Hayden Pack finally dens; Druids get bumped from their den site.

The wandering Hayden Pack finally denned. They went back to their traditional den near the Hayden Valley, which is also near the busy Canyon area in the Park.

People and wolf wise, this has never been a good den site because there is a lot of traffic nearby. The pack has always produced small crops of pups, although that doesn’t mean small numbers were necessarily born. It is possible, but just speculation, that all the human disturbance is the cause of the small number of pups seen come each June.

A Hayden pack member. I think it is the alpha male. Photo copyright by Jennifer Porter. April 2007

The Druids denned up towards (or maybe it was in) the Lamar River. That is well away from the highway. Unfortunately, human campers inadvertently camped too close and bumped them off their den. Doug Smith told me he has identified a new den they have dug.
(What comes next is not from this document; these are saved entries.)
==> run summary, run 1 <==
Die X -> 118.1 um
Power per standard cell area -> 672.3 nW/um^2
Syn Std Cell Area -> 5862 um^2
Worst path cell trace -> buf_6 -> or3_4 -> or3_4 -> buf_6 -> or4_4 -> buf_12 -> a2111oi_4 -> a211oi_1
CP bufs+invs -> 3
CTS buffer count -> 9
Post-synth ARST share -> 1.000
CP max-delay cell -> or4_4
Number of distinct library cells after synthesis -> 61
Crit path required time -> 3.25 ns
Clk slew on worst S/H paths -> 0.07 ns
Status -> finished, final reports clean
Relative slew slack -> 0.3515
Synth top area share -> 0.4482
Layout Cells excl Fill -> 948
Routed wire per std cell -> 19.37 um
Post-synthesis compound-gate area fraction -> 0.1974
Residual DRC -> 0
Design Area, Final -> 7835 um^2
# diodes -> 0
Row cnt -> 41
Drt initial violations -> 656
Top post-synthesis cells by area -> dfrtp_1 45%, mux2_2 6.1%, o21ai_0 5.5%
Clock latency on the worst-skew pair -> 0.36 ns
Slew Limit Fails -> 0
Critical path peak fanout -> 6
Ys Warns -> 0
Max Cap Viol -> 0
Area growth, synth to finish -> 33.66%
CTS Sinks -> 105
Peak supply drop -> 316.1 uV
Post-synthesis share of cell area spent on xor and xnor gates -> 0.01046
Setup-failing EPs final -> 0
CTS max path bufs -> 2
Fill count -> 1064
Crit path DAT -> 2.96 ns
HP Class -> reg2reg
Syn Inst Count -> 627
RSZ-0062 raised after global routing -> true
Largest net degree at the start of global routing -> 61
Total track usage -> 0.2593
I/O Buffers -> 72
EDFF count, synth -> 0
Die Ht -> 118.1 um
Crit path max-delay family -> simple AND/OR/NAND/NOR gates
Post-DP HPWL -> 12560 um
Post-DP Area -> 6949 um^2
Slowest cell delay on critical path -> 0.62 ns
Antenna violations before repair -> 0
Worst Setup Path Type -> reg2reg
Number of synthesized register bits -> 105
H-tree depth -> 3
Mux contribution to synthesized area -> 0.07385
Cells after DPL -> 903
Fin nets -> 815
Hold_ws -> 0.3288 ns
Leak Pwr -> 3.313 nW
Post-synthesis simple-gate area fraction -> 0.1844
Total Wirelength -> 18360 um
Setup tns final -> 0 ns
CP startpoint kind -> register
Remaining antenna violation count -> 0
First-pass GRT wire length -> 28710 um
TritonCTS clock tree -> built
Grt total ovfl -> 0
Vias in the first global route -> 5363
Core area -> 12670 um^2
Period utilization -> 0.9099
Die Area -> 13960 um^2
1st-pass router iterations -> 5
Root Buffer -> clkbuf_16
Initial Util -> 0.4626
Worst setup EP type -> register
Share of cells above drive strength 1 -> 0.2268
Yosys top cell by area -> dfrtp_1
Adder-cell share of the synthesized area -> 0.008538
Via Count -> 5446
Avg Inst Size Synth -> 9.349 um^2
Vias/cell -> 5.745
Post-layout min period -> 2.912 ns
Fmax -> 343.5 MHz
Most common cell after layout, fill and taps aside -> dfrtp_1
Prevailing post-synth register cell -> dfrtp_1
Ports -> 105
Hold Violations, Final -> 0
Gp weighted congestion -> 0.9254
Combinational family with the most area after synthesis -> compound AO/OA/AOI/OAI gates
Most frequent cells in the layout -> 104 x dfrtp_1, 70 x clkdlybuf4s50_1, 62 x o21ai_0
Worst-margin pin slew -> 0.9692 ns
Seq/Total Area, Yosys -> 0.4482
## src/rtl/lc3b_types.sv

```systemverilog
// LC-3b shared datapath types.
// Register specifiers used by hazard logic.
package lc3b_types;
  typedef logic [2:0] lc3b_reg;
endpackage

```

## src/rtl/pipeline_ctrl_pkg.sv

```systemverilog
// Pipeline controller shared definitions.
// FSM encoding and counter defaults.
package pipeline_ctrl_pkg;
  localparam int CNT_W_DEF = 16;

  typedef enum logic [1:0] {
    RUN,
    HOLD_I,
    HOLD_D
  } lc3b_pipe_state;
endpackage

```

## src/rtl/pipeline_ctrl_if.sv

```systemverilog
// Memory handshake bundle between the
// datapath/memories and the controller.
interface pipeline_ctrl_if;
  logic imem_read;
  logic imem_resp;
  logic dmem_req;
  logic dmem_resp;
  logic imem_mask;
  logic dmem_mask;
  logic ibuf_load;
  logic dbuf_load;
  logic ibuf_sel;
  logic dbuf_sel;

  modport master (
    output imem_read, imem_resp,
    output dmem_req, dmem_resp,
    input  imem_mask, dmem_mask,
    input  ibuf_load, dbuf_load,
    input  ibuf_sel, dbuf_sel
  );

  modport slave (
    input  imem_read, imem_resp,
    input  dmem_req, dmem_resp,
    output imem_mask, dmem_mask,
    output ibuf_load, dbuf_load,
    output ibuf_sel, dbuf_sel
  );
endinterface

```

## src/rtl/pipeline_ctrl_load_use_detect.sv

```systemverilog
// Load-use hazard compare between the load
// in EX and the source operands in ID.
module load_use_detect
  import lc3b_types::*;
(
  input  logic    ex_mem_read,
  input  lc3b_reg ex_dr,
  input  lc3b_reg id_sr1,
  input  lc3b_reg id_sr2,
  input  logic    id_uses_sr1,
  input  logic    id_uses_sr2,
  output logic    load_use
);
  logic hit1;
  logic hit2;

  // A used source matching the load target needs the loaded value
  always_comb begin
    hit1 = id_uses_sr1 & (id_sr1 == ex_dr);
    hit2 = id_uses_sr2 & (id_sr2 == ex_dr);
    load_use = ex_mem_read & (hit1 | hit2);
  end
endmodule

```

## src/rtl/pipeline_ctrl.sv

```systemverilog
// Stall/flush sequencer for the five-stage
// LC-3b pipeline with split-response holding.
module pipeline_ctrl
  import pipeline_ctrl_pkg::*;
  import lc3b_types::*;
#(
  parameter int CNT_W = CNT_W_DEF
) (
  input  logic             clk,
  input  logic             reset,
  pipeline_ctrl_if.slave   mem,
  input  logic             ex_mem_read,
  input  lc3b_reg          ex_dr,
  input  lc3b_reg          id_sr1,
  input  lc3b_reg          id_sr2,
  input  logic             id_uses_sr1,
  input  logic             id_uses_sr2,
  input  logic             br_taken,
  input  logic             stat_clear,
  output logic             load_pc,
  output logic             load_if_id,
  output logic             load_id_ex,
  output logic             load_ex_mem,
  output logic             load_mem_wb,
  output logic             if_id_reset,
  output logic             id_reset,
  output logic             ex_reset,
  output logic [CNT_W-1:0] stall_count,
  output logic [CNT_W-1:0] flush_count
);
  lc3b_pipe_state state_q, state_d;
  logic [CNT_W-1:0] stall_q, stall_d;
  logic [CNT_W-1:0] flush_q, flush_d;

  logic load_use;
  logic i_ok, d_ok, advance;
  logic stall_inc, flush_inc;
  logic imask, dmask, iload, dload, isel, dsel;

  load_use_detect u_lud (
    .ex_mem_read (ex_mem_read),
    .ex_dr       (ex_dr),
    .id_sr1      (id_sr1),
    .id_sr2      (id_sr2),
    .id_uses_sr1 (id_uses_sr1),
    .id_uses_sr2 (id_uses_sr2),
    .load_use    (load_use)
  );

  // A side is satisfied when idle, answered now, or already held
  always_comb begin
    i_ok = ~mem.imem_read | mem.imem_resp
         | (state_q == HOLD_I);
    d_ok = ~mem.dmem_req | mem.dmem_resp
         | (state_q == HOLD_D);
    advance = i_ok & d_ok;
  end

  // Next state plus stage loads, flushes and buffer control
  always_comb begin
    state_d     = state_q;
    load_pc     = 1'b0;
    load_if_id  = 1'b0;
    load_id_ex  = 1'b0;
    load_ex_mem = 1'b0;
    load_mem_wb = 1'b0;
    if_id_reset = 1'b0;
    id_reset    = 1'b0;
    ex_reset    = 1'b0;
    imask       = 1'b0;
    dmask       = 1'b0;
    iload       = 1'b0;
    dload       = 1'b0;
    isel        = 1'b0;
    dsel        = 1'b0;
    stall_inc   = 1'b0;
    flush_inc   = 1'b0;

    unique case (state_q)
      RUN: begin
        if (!advance) begin
          if (mem.imem_resp) begin
            iload   = 1'b1;
            state_d = HOLD_I;
          end else if (mem.dmem_resp) begin
            dload   = 1'b1;
            state_d = HOLD_D;
          end
        end
      end
      HOLD_I: begin
        imask = 1'b1;
        isel  = 1'b1;
        if (advance) state_d = RUN;
      end
      HOLD_D: begin
        dmask = 1'b1;
        dsel  = 1'b1;
        if (advance) state_d = RUN;
      end
      default: state_d = RUN;
    endcase

    if (advance) begin
      load_pc     = 1'b1;
      load_if_id  = 1'b1;
      load_id_ex  = 1'b1;
      load_ex_mem = 1'b1;
      load_mem_wb = 1'b1;
      if (br_taken) begin
        if_id_reset = 1'b1;
        id_reset    = 1'b1;
        ex_reset    = 1'b1;
        flush_inc   = 1'b1;
      end else if (load_use) begin
        load_pc    = 1'b0;
        load_if_id = 1'b0;
        id_reset   = 1'b1;
        stall_inc  = 1'b1;
      end
    end else begin
      stall_inc = 1'b1;
    end

    if (reset) begin
      state_d     = RUN;
      load_pc     = 1'b0;
      load_if_id  = 1'b0;
      load_id_ex  = 1'b0;
      load_ex_mem = 1'b0;
      load_mem_wb = 1'b0;
      if_id_reset = 1'b0;
      id_reset    = 1'b0;
      ex_reset    = 1'b0;
      imask       = 1'b0;
      dmask       = 1'b0;
      iload       = 1'b0;
      dload       = 1'b0;
      isel        = 1'b0;
      dsel        = 1'b0;
      stall_inc   = 1'b0;
      flush_inc   = 1'b0;
    end
  end

  assign mem.imem_mask = imask;
  assign mem.dmem_mask = dmask;
  assign mem.ibuf_load = iload;
  assign mem.dbuf_load = dload;
  assign mem.ibuf_sel  = isel;
  assign mem.dbuf_sel  = dsel;

  // Saturating statistics; clear wins over increment
  always_comb begin
    stall_d = stall_q;
    flush_d = flush_q;
    if (stat_clear) begin
      stall_d = '0;
      flush_d = '0;
    end else begin
      if (stall_inc && stall_q != '1)
        stall_d = stall_q + CNT_W'(1);
      if (flush_inc && flush_q != '1)
        flush_d = flush_q + CNT_W'(1);
    end
  end

  // State and counter registers
  always_ff @(posedge clk or posedge reset) begin
    if (reset) begin
      state_q <= RUN;
      stall_q <= '0;
      flush_q <= '0;
    end else begin
      state_q <= state_d;
      stall_q <= stall_d;
      flush_q <= flush_d;
    end
  end

  assign stall_count = stall_q;
  assign flush_count = flush_q;
endmodule

```

## src/flat_wrapper.sv

```systemverilog
// flat-port wrapper written by rule: the top's interface ports become plain ports
module pipeline_ctrl_flat import pipeline_ctrl_pkg::*; import lc3b_types::*;
#(
  parameter int CNT_W = CNT_W_DEF
)
  (clk, reset, ex_mem_read, ex_dr, id_sr1, id_sr2, id_uses_sr1, id_uses_sr2, br_taken, stat_clear, load_pc, load_if_id, load_id_ex, load_ex_mem, load_mem_wb, if_id_reset, id_reset, ex_reset, stall_count, flush_count, mem_imem_read, mem_imem_resp, mem_dmem_req, mem_dmem_resp, mem_imem_mask, mem_dmem_mask, mem_ibuf_load, mem_dbuf_load, mem_ibuf_sel, mem_dbuf_sel);
  pipeline_ctrl_if mem_i ();
  input  logic clk;
  input  logic reset;
  input  logic ex_mem_read;
  input  lc3b_reg ex_dr;
  input  lc3b_reg id_sr1;
  input  lc3b_reg id_sr2;
  input  logic id_uses_sr1;
  input  logic id_uses_sr2;
  input  logic br_taken;
  input  logic stat_clear;
  output logic load_pc;
  output logic load_if_id;
  output logic load_id_ex;
  output logic load_ex_mem;
  output logic load_mem_wb;
  output logic if_id_reset;
  output logic id_reset;
  output logic ex_reset;
  output logic [CNT_W-1:0] stall_count;
  output logic [CNT_W-1:0] flush_count;
  input wire logic [$bits(mem_i.imem_read)-1:0] mem_imem_read;
  input wire logic [$bits(mem_i.imem_resp)-1:0] mem_imem_resp;
  input wire logic [$bits(mem_i.dmem_req)-1:0] mem_dmem_req;
  input wire logic [$bits(mem_i.dmem_resp)-1:0] mem_dmem_resp;
  output wire logic [$bits(mem_i.imem_mask)-1:0] mem_imem_mask;
  output wire logic [$bits(mem_i.dmem_mask)-1:0] mem_dmem_mask;
  output wire logic [$bits(mem_i.ibuf_load)-1:0] mem_ibuf_load;
  output wire logic [$bits(mem_i.dbuf_load)-1:0] mem_dbuf_load;
  output wire logic [$bits(mem_i.ibuf_sel)-1:0] mem_ibuf_sel;
  output wire logic [$bits(mem_i.dbuf_sel)-1:0] mem_dbuf_sel;
  assign mem_i.imem_read = mem_imem_read;
  assign mem_i.imem_resp = mem_imem_resp;
  assign mem_i.dmem_req = mem_dmem_req;
  assign mem_i.dmem_resp = mem_dmem_resp;
  assign mem_imem_mask = mem_i.imem_mask;
  assign mem_dmem_mask = mem_i.dmem_mask;
  assign mem_ibuf_load = mem_i.ibuf_load;
  assign mem_dbuf_load = mem_i.dbuf_load;
  assign mem_ibuf_sel = mem_i.ibuf_sel;
  assign mem_dbuf_sel = mem_i.dbuf_sel;
  pipeline_ctrl #(.CNT_W(CNT_W)) u_core (.clk(clk), .reset(reset), .mem(mem_i), .ex_mem_read(ex_mem_read), .ex_dr(ex_dr), .id_sr1(id_sr1), .id_sr2(id_sr2), .id_uses_sr1(id_uses_sr1), .id_uses_sr2(id_uses_sr2), .br_taken(br_taken), .stat_clear(stat_clear), .load_pc(load_pc), .load_if_id(load_if_id), .load_id_ex(load_id_ex), .load_ex_mem(load_ex_mem), .load_mem_wb(load_mem_wb), .if_id_reset(if_id_reset), .id_reset(id_reset), .ex_reset(ex_reset), .stall_count(stall_count), .flush_count(flush_count));
endmodule
```

## config.mk

```make
export PLATFORM = sky130hd
export DESIGN_NAME = pipeline_ctrl_flat
export DESIGN_NICKNAME = d
export VERILOG_FILES = /design/src/rtl/lc3b_types.sv /design/src/rtl/pipeline_ctrl_pkg.sv /design/src/rtl/pipeline_ctrl_if.sv /design/src/rtl/pipeline_ctrl_load_use_detect.sv /design/src/rtl/pipeline_ctrl.sv /design/src/flat_wrapper.sv
export SDC_FILE = /design/constraint.sdc
export NUM_CORES = 1
export LEC_CHECK = 0
export CAP_MARGIN = 40
export CORE_UTILIZATION = 29
export DETAILED_ROUTE_END_ITERATION = 6
export PLACE_DENSITY = 0.64
export SETUP_SLACK_MARGIN = 0.15
export SLEW_MARGIN = 20
export SYNTH_ARGS = -nofsm -noshare
export SYNTH_HDL_FRONTEND = slang
export SYNTH_SLANG_ARGS = --single-unit
export TNS_END_PERCENT = 30
```

## constraint.sdc

```tcl
create_clock -name clk -period 5.8 [get_ports clk]
set_clock_uncertainty 0.05 [all_clocks]
set_input_delay 1.74 -clock clk [delete_from_list [all_inputs] [get_ports clk]]
set_output_delay 1.74 -clock clk [all_outputs]
set_load 0.03 [all_outputs]
```
--- config.mk ---
export PLATFORM = sky130hd
export DESIGN_NAME = dmem_resp
export DESIGN_NICKNAME = d
export VERILOG_FILES = /design/src/rtl/dmem_resp.sv
export SDC_FILE = /design/constraint.sdc
export NUM_CORES = 1
export LEC_CHECK = 0
export ABC_AREA = 1
export ABC_CLOCK_PERIOD_IN_PS = 2900
export BUFFER_PORTS_ARGS = -buffer_cell sky130_fd_sc_hd__buf_2
export CAP_MARGIN = 20
export CORE_UTILIZATION = 45
export DETAILED_ROUTE_END_ITERATION = 8
export GPL_TIMING_DRIVEN = 0
export HOLD_SLACK_MARGIN = 0.02
export PLACE_DENSITY_LB_ADDON = 0.05
export SLEW_MARGIN = 30
export SYNTH_ARGS = -nofsm -noshare
export SYNTH_HDL_FRONTEND = slang
export SYNTH_SLANG_ARGS = --single-unit
export TNS_END_PERCENT = 30
--- constraint.sdc ---
create_clock -name clk -period 2.9 [get_ports clk]
set_input_delay 0.58 -clock clk [delete_from_list [all_inputs] [get_ports clk]]
set_output_delay 0.58 -clock clk [all_outputs]
set_load 0.05 [all_outputs]
[config.mk]
export PLATFORM = sky130hd
export DESIGN_NAME = fft_seq_control
export DESIGN_NICKNAME = d
export VERILOG_FILES = /design/src/rtl/fft_seq_control.sv
export SDC_FILE = /design/constraint.sdc
export NUM_CORES = 1
export LEC_CHECK = 0
export CORE_UTILIZATION = 54
export CTS_BUF_LIST = sky130_fd_sc_hd__clkbuf_16
export CTS_CLUSTER_SIZE = 8
export DETAILED_ROUTE_END_ITERATION = 10
export PLACE_DENSITY = 0.82
export SLEW_MARGIN = 15
export SYNTH_ARGS = -nofsm -noshare
export SYNTH_HDL_FRONTEND = slang
export SYNTH_SLANG_ARGS = --single-unit
[constraint.sdc]
create_clock -name clk -period 11 [get_ports clk]
set_input_delay 2.2 -clock clk [delete_from_list [all_inputs] [get_ports clk]]
set_output_delay 2.2 -clock clk [all_outputs]
set_load 0.01 [all_outputs]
It isn’t known if the move caused pup mortality.

In other park news, Mollies 497M was hit on the highway near LeHardy’s Rapids and died.

There is a new wolf pack denned at one of the old Swan Lake Pack’s den sites, but it is not the Swan Lake Pack. They left the Park, probably for good. The new pack is 4 black wolves and 2 gray wolves.

It looks like every pack inside the Park denned this year. A few pups have been seen so far, but no good counts.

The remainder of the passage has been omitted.